The one area where there isn’t a clean 1:1 mapping is the snippet annotations. If you were using server-snippet to add custom NGINX directives, there’s no Gateway API equivalent because the whole point of the Gateway API is to not have that escape hatch. In Zentinel, the answer is agents. If you need to add custom headers based on request content, validate JWTs, call an external authorization service, or run any kind of request-time logic, you write a small agent that implements the behavior you need. It’s more work than pasting a snippet into an annotation, but it’s also the kind of work that doesn’t produce CVEs.
Conformance status
We’ve been running the official Gateway API conformance test suite against the controller. As of the latest run, the Gateway HTTP conformance profile breaks down like this:
- All Gateway-level tests pass: GatewayClass acceptance, listener status conditions, TLS certificate validation (including malformed secrets and missing ReferenceGrants), attached route counting, listener modification
- All HTTPRoute status condition tests pass: backend validation (unknown kinds, nonexistent services, cross-namespace permission), parent ref validation (sectionName matching, cross-namespace rejection, hostname intersection), generation tracking
- HTTPRoute traffic routing tests are still in progress. The controller correctly translates routes and writes config, but the proxy-side integration for actually forwarding requests to the conformance test backends needs more work
We’ve submitted our conformance report to the upstream Gateway API project. It’s honest about what passes and what doesn’t. We’ll keep updating it as the traffic routing tests come online.
What’s still ahead
The controller covers the full Gateway API surface area: GatewayClass, Gateway, HTTPRoute, GRPCRoute, TLSRoute, TCPRoute, ReferenceGrant, BackendTLSPolicy, and the Ingress compatibility shim. RequestRedirect and URLRewrite filters are translated. Custom policy CRDs are defined.

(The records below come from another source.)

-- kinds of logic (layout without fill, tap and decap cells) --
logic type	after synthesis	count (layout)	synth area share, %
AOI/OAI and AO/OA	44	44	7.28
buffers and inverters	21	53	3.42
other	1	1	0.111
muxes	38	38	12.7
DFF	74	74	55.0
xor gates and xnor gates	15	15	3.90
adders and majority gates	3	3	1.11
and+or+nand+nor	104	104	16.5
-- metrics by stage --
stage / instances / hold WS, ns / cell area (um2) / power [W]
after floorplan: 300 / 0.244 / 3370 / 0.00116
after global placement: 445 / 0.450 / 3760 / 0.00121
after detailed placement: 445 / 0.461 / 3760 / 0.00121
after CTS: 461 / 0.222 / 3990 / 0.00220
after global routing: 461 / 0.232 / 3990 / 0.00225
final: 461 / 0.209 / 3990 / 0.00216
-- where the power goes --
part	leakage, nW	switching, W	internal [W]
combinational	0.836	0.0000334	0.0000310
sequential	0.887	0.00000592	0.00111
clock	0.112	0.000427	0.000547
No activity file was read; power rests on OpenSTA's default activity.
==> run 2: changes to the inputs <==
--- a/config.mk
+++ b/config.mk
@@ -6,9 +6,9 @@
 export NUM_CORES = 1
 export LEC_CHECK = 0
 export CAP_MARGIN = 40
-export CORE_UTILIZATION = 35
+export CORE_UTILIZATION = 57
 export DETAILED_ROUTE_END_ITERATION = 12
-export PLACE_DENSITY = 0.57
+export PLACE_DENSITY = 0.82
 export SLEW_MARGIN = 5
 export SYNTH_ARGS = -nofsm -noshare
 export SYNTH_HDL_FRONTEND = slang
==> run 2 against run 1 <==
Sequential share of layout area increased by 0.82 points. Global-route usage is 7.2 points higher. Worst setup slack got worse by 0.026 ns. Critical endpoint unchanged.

The remaining work is on the proxy side: making the Zentinel proxy correctly read and act on the config that the controller generates, so that HTTP requests actually reach the backends. This is config-writer-to-KDL-parser alignment work, not missing features in the controller itself.
Trying it out
The Helm chart deploys both the controller and a Zentinel proxy sidecar in a two-container pod. The controller watches Gateway API resources and writes translated config to a shared volume. The proxy reads it with auto-reload enabled.
helm install zentinel-gateway oci://ghcr.io/zentinelproxy/charts/zentinel-gateway \
--namespace zentinel-system --create-namespace
The chart sets up RBAC for all Gateway API resources, creates the zentinel GatewayClass, exposes Prometheus metrics, and runs a LoadBalancer Service for proxy traffic on ports 80 and 443. If you’re running in a test environment without a load balancer (like kind), you can use NodePort instead:
helm install zentinel-gateway oci://ghcr.io/zentinelproxy/charts/zentinel-gateway \
--namespace zentinel-system --create-namespace \
--set proxy.serviceType=NodePort \
--set proxy.httpNodePort=30080
If you hit issues, the migration guide has more detail. The conformance test script shows exactly how to set up a kind cluster and run the full suite. And the controller source is about 10,000 lines of Rust across the reconcilers, translator, policy CRDs, config writer, leader election, metrics, and TLS handling. It’s not a small project, but the code is straightforward. Most of the complexity is in correctly mapping Gateway API semantics to Zentinel’s config model, and in handling the edge cases around cross-namespace references, status conditions, and certificate rotation.
We’d genuinely appreciate feedback, especially from people migrating real NGINX Ingress setups. What annotations are you using that we haven’t mapped? What broke? What did we get wrong? Open an issue and tell us.